I am working on software that processes time series. Sometimes these are very long (>10 million data points). Our software is very usable for shorter time series but gets unusably bogged down for these long ones. When looking at the RAM usage, it's almost 10x what all the time series data together occupy.
When doing some tests, it's clear that a lot of memory is used by matplotlib, which we are using to plot the time series. Using a separate piece of code that includes ONLY loading of the time series from a file and plotting, I can see that when going from loading only (with the plotting command commented out) to plotting, the memory usage goes up almost 3-fold.
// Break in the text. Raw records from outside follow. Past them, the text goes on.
===== src/rtl/datagram_reassembly_tracker_macros.svh =====
// Assertion macros used by the top-level RTL file.
`ifndef DATAGRAM_REASSEMBLY_TRACKER_MACROS_SVH
`define DATAGRAM_REASSEMBLY_TRACKER_MACROS_SVH
`ifndef SYNTH
`define DRT_ASSERT_IMPLY(lbl, clk, rst_n, pre, post) \
  lbl: assert property (@(posedge clk) disable iff (!rst_n) (pre) |-> (post)) \
    else $error("implication check failed");
`define DRT_ASSERT_NEXT(lbl, clk, rst_n, pre, post) \
  lbl: assert property (@(posedge clk) disable iff (!rst_n) (pre) |=> (post)) \
    else $error("next-cycle check failed");
`else
`define DRT_ASSERT_IMPLY(lbl, clk, rst_n, pre, post)
`define DRT_ASSERT_NEXT(lbl, clk, rst_n, pre, post)
`endif
`endif


===== src/rtl/drt_pkg.sv =====
package drt_pkg;

  localparam int MAX_DATAGRAM = 2048;
  localparam int HEADER_BYTES = 17;
  localparam int ID_SLOTS     = 16;
  localparam int MAX_SEQ      = 1024;

  localparam logic [31:0] CRC_POLY = 32'h82F6_3B78;

  localparam int POS_W   = $clog2(MAX_DATAGRAM + 1);
  localparam int CNT_W   = $clog2(MAX_SEQ + 1);
  localparam int SEQ_W   = (MAX_SEQ > 1) ? $clog2(MAX_SEQ) : 1;
  localparam int SLOT_W  = (ID_SLOTS > 1) ? $clog2(ID_SLOTS) : 1;
  localparam int BM_BITS = ID_SLOTS * MAX_SEQ;
  localparam int BIT_W   = (BM_BITS > 64) ? $clog2(BM_BITS) : 6;
  localparam int BM_WORD_W = 32;
  localparam int OFF_W   = 5;
  localparam int BM_WORDS  = (BM_BITS + BM_WORD_W - 1) / BM_WORD_W;
  localparam int ADDR_W  = (BM_WORDS > 1) ? $clog2(BM_WORDS) : 1;

  typedef struct packed {
    logic [31:0] seq;
    logic [31:0] total;
    logic [63:0] id;
    logic [31:0] crc;
  } req_t;

  function automatic logic [31:0] crc_byte(input logic [31:0] crc, input logic [7:0] b);
    logic [31:0] c;
    c = crc ^ {24'd0, b};
    for (int k = 0; k < 8; k++) begin
      c = c[0] ? ((c >> 1) ^ CRC_POLY) : (c >> 1);
    end
    return c;
  endfunction

endpackage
This is true whether or not the whole time range is visible within the given axis limits, although passing only a small slice of the series (numpy array) to matplotlib DOES proportionally reduce the excess memory.
Given that we expect users to scroll through the time series and only view short chunks at a time, it would be much better to have matplotlib only fetch the visible portion of the numpy array, grabbing new elements as the user scrolls or zooms. In fact, it would likely be preferable to replace the X and Y arrays with generators that re-compute the values on the fly as the plot needs them, possibly caching points just outside the limits to make scrolling faster. The X values in particular are simple linspaces that would likely be best not stored at all, given that computing them should be as fast as a lookup into a huge array, never mind storing them once in the outer software AND also in matplotlib.
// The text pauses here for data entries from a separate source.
`src/rtl/gsc_pkg.sv`:
```
// Types and constants shared by the GGA sentence checker modules.
package gsc_pkg;

  typedef struct packed {
    logic       func;
    logic [7:0] data_byte;
  } in_item_t;

  typedef struct packed {
    logic [1:0]  status;
    logic [7:0]  computed_checksum;
    logic [7:0]  received_checksum;
    logic [9:0]  sentence_start;
    logic [6:0]  sentence_length;
    logic [7:0]  hours;
    logic [5:0]  minutes;
    logic [5:0]  seconds;
    logic [21:0] file_number;
  } out_item_t;

  // Window summary handed from the byte parser to the clock unit.
  typedef struct packed {
    logic [1:0] status;
    logic [7:0] comp;
    logic [7:0] recv;
    logic [9:0] start;
    logic [6:0] len;
    logic [6:0] cap_h;
    logic [6:0] cap_m;
    logic [6:0] cap_s;
  } summary_t;

  typedef struct packed {
    logic [9:0] min_window;
    logic [9:0] max_window;
    logic [6:0] min_len;
    logic [6:0] max_len;
  } win_cfg_t;

  localparam logic       FUNC_BYTE = 1'b0;
  localparam logic       FUNC_TICK = 1'b1;

  localparam logic [1:0] ST_GOOD     = 2'd0;
  localparam logic [1:0] ST_MISMATCH = 2'd1;
  localparam logic [1:0] ST_NONE     = 2'd2;

  localparam logic [2:0] REG_TZ         = 3'd0;
  localparam logic [2:0] REG_MIN_WINDOW = 3'd1;
  localparam logic [2:0] REG_MAX_WINDOW = 3'd2;
  localparam logic [2:0] REG_MIN_LEN    = 3'd3;
  localparam logic [2:0] REG_MAX_LEN    = 3'd4;

  localparam logic [4:0] TZ_RESET         = 5'd3;
  localparam logic [9:0] MIN_WINDOW_RESET = 10'd160;
  localparam logic [9:0] MAX_WINDOW_RESET = 10'd630;
  localparam logic [6:0] MIN_LEN_RESET    = 7'd33;
  localparam logic [6:0] MAX_LEN_RESET    = 7'd99;

  localparam logic [9:0] WINDOW_LIMIT = 10'd1023;
  localparam logic [6:0] TIME_MARK    = 7'd127;
  localparam logic [6:0] BODY_MAX     = 7'd127;
  localparam logic [6:0] BODY_REJECT  = 7'd123;
  localparam logic [6:0] HDR_LEN      = 7'd7;

  localparam logic [7:0] CH_DOLLAR = 8'h24;
  localparam logic [7:0] CH_STAR   = 8'h2A;
  localparam logic [7:0] CH_ZERO   = 8'h30;
  localparam logic [7:0] CH_UA     = 8'h41;
  localparam logic [7:0] CH_LA     = 8'h61;

  // XOR of "GPGGA," (header minus the dollar)
  localparam logic [7:0] HDR_XOR = 8'h47 ^ 8'h50 ^ 8'h47 ^ 8'h47 ^ 8'h41 ^ 8'h2C;

  localparam int QUEUE_DEPTH = 2;

  function automatic logic [7:0] hdr_char(input logic [2:0] idx);
    logic [7:0] c;
    case (idx)
      3'd0:    c = CH_DOLLAR;
      3'd1:    c = 8'h47;
      3'd2:    c = 8'h50;
      3'd3:    c = 8'h47;
      3'd4:    c = 8'h47;
      3'd5:    c = 8'h41;
      3'd6:    c = 8'h2C;
      default: c = 8'h00;
    endcase
    return c;
  endfunction

endpackage

```
`src/rtl/gsc_front.sv`:
```
// Byte parser: window counting, header match, XOR, hex digits and time capture.
module gsc_front (
  input  logic              clk,
  input  logic              rst_n,
  input  gsc_pkg::win_cfg_t cfg,
  input  logic              in_valid,
  output logic              in_ready,
  input  gsc_pkg::in_item_t in_data,
  input  logic              q_full,
  output logic              push,
  output gsc_pkg::summary_t push_data
);

  localparam logic [1:0] PH_SEARCH = 2'd0;
  localparam logic [1:0] PH_BODY   = 2'd1;
  localparam logic [1:0] PH_HEX    = 2'd2;
  localparam logic [1:0] PH_REJECT = 2'd3;

  logic [2:0] mp_r, mp_nxt;
  logic [1:0] phase_r, phase_nxt;
  logic [9:0] cnt_r, cnt_nxt;
  logic [9:0] start_r, start_nxt;
  logic [6:0] body_r, body_nxt;
  logic [7:0] xor_r, xor_nxt;
  logic [7:0] hex_r, hex_nxt;
  logic [1:0] hexn_r, hexn_nxt;
  logic       hexbad_r, hexbad_nxt;
  logic [6:0] caph_r, caph_nxt;
  logic [6:0] capm_r, capm_nxt;
  logic [6:0] caps_r, caps_nxt;

  logic       take, closing;

  assign in_ready = !q_full;
  assign take     = in_valid && in_ready;

  function automatic logic [6:0] capture(input logic [6:0] field, input logic first,
                                         input logic [7:0] b);
    logic       dig;
    logic [6:0] d;
    logic [6:0] r;
    dig = (b inside {[8'h30:8'h39]});
    d   = 7'(b - gsc_pkg::CH_ZERO);
    r   = field;
    if (first) begin
      r = dig ? d : gsc_pkg::TIME_MARK;
    end else if (field != gsc_pkg::TIME_MARK && dig) begin
      // field is a single digit here, so the result stays below 100
      r = 7'(field * 7'd10) + d;
    end
    return r;
  endfunction

  always_comb begin
    logic [7:0] b;
    logic [2:0] mpi;
    logic [7:0] len_w;
    logic [3:0] nib;
    logic       ok;

    mp_nxt     = mp_r;
    phase_nxt  = phase_r;
    cnt_nxt    = cnt_r;
    start_nxt  = start_r;
    body_nxt   = body_r;
    xor_nxt    = xor_r;
    hex_nxt    = hex_r;
    hexn_nxt   = hexn_r;
    hexbad_nxt = hexbad_r;
    caph_nxt   = caph_r;
    capm_nxt   = capm_r;
    caps_nxt   = caps_r;
    b          = in_data.data_byte;
    mpi        = (mp_r > 3'd6) ? 3'd0 : mp_r;
    len_w      = {1'b0, body_r} + 8'd5;
    nib        = 4'd0;
    ok         = 1'b0;
    push       = 1'b0;
    push_data  = '0;
    closing    = 1'b0;

    if (take && in_data.func == gsc_pkg::FUNC_BYTE) begin
      case (phase_r)
        PH_SEARCH: begin
          if (b == gsc_pkg::hdr_char(mpi)) begin
            if (mpi == 3'd6) begin
              xor_nxt   = gsc_pkg::HDR_XOR;
              start_nxt = cnt_r - 10'd6;
              body_nxt  = gsc_pkg::HDR_LEN;
              mp_nxt    = 3'd0;
              phase_nxt = PH_BODY;
            end else begin
              mp_nxt = mpi + 3'd1;
            end
          end else begin
            mp_nxt = (b == gsc_pkg::CH_DOLLAR) ? 3'd1 : 3'd0;
          end
        end
        PH_BODY: begin
          if (b == gsc_pkg::CH_STAR) begin
            if (body_r >= gsc_pkg::BODY_REJECT || len_w < {1'b0, cfg.min_len} ||
                len_w > {1'b0, cfg.max_len}) begin
              phase_nxt = PH_REJECT;
            end else begin
              phase_nxt = PH_HEX;
            end
          end else begin
            // hhmmss sits at sentence offsets 7 to 12
            case (body_r)
              7'd7:    caph_nxt = capture(caph_r, 1'b1, b);
              7'd8:    caph_nxt = capture(caph_r, 1'b0, b);
              7'd9:    capm_nxt = capture(capm_r, 1'b1, b);
              7'd10:   capm_nxt = capture(capm_r, 1'b0, b);
              7'd11:   caps_nxt = capture(caps_r, 1'b1, b);
              7'd12:   caps_nxt = capture(caps_r, 1'b0, b);
              default: ;
            endcase
            xor_nxt = xor_r ^ b;
            if (body_r < gsc_pkg::BODY_MAX) begin
              body_nxt = body_r + 7'd1;
            end
          end
        end
        PH_HEX: begin
          if (hexn_r < 2'd2) begin
            if (b inside {[8'h30:8'h39]}) begin
              nib = 4'(b - gsc_pkg::CH_ZERO);
            end else if (b inside {[8'h41:8'h46]}) begin
              nib = 4'(b - gsc_pkg::CH_UA + 8'd10);
            end else if (b inside {[8'h61:8'h66]}) begin
              nib = 4'(b - gsc_pkg::CH_LA + 8'd10);
            end else begin
              hexbad_nxt = 1'b1;
            end
            hex_nxt  = {hex_r[3:0], nib};
            hexn_nxt = hexn_r + 2'd1;
          end
        end
        default: ;
      endcase
      cnt_nxt = cnt_r + 10'd1;
      closing = (cnt_nxt > cfg.max_window) || (cnt_nxt == gsc_pkg::WINDOW_LIMIT);
    end else if (take) begin
      closing = 1'b1;
    end

    if (closing) begin
      push_data.status = gsc_pkg::ST_NONE;
      if (phase_nxt == PH_HEX) begin
        ok               = (hexn_nxt == 2'd2) && !hexbad_nxt;
        push_data.comp   = xor_nxt;
        push_data.start  = start_nxt;
        push_data.len    = body_nxt + 7'd5;
        push_data.recv   = ok ? hex_nxt : 8'd0;
        push_data.status = (ok && hex_nxt == xor_nxt) ? gsc_pkg::ST_GOOD
                                                      : gsc_pkg::ST_MISMATCH;
      end
      push_data.cap_h = caph_nxt;
      push_data.cap_m = capm_nxt;
      push_data.cap_s = caps_nxt;
      push            = (cnt_nxt >= cfg.min_window);

      mp_nxt     = 3'd0;
      phase_nxt  = PH_SEARCH;
      cnt_nxt    = 10'd0;
      start_nxt  = 10'd0;
      body_nxt   = 7'd0;
      xor_nxt    = 8'd0;
      hex_nxt    = 8'd0;
      hexn_nxt   = 2'd0;
      hexbad_nxt = 1'b0;
      caph_nxt   = gsc_pkg::TIME_MARK;
      capm_nxt   = gsc_pkg::TIME_MARK;
      caps_nxt   = gsc_pkg::TIME_MARK;
    end
  end

  always_ff @(posedge clk) begin
    if (!rst_n) begin
      mp_r     <= 3'd0;
      phase_r  <= PH_SEARCH;
      cnt_r    <= 10'd0;
      start_r  <= 10'd0;
      body_r   <= 7'd0;
      xor_r    <= 8'd0;
      hex_r    <= 8'd0;
      hexn_r   <= 2'd0;
      hexbad_r <= 1'b0;
      caph_r   <= gsc_pkg::TIME_MARK;
      capm_r   <= gsc_pkg::TIME_MARK;
      caps_r   <= gsc_pkg::TIME_MARK;
    end else begin
      mp_r     <= mp_nxt;
      phase_r  <= phase_nxt;
      cnt_r    <= cnt_nxt;
      start_r  <= start_nxt;
      body_r   <= body_nxt;
      xor_r    <= xor_nxt;
      hex_r    <= hex_nxt;
      hexn_r   <= hexn_nxt;
      hexbad_r <= hexbad_nxt;
      caph_r   <= caph_nxt;
      capm_r   <= capm_nxt;
      caps_r   <= caps_nxt;
    end
  end

endmodule

```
I know we could try to "fake" this by capturing user events sent to the plot and re-sending new X and Y arrays all the time, but this feels clunky, prone to all sorts of corner cases where things get out of sync, and like trying to take over from the plotting library things it "wants" to do itself. At some point it would become easier just to write our own simple plotting routine in C/C++ that does the computations and draws lines using a graphics API. In fact, the nearest closed-source competitor to our software seems to be doing just that, given that it's super snappy and uses an amount of RAM that is a mere fraction of the size of a time series. But, we want our software to be extensible by users without a deep understanding of the internals of our code.
Is there a standard way of handling this, or is this just too far from the "spirit" of matplotlib to be worth using it? And in that case, is there an alternative Python plotting library with exactly this use case in mind? I would imagine that data scientists working with terabytes of data would want a way to graphically explore it without the plotting code eating terabytes of storage itself...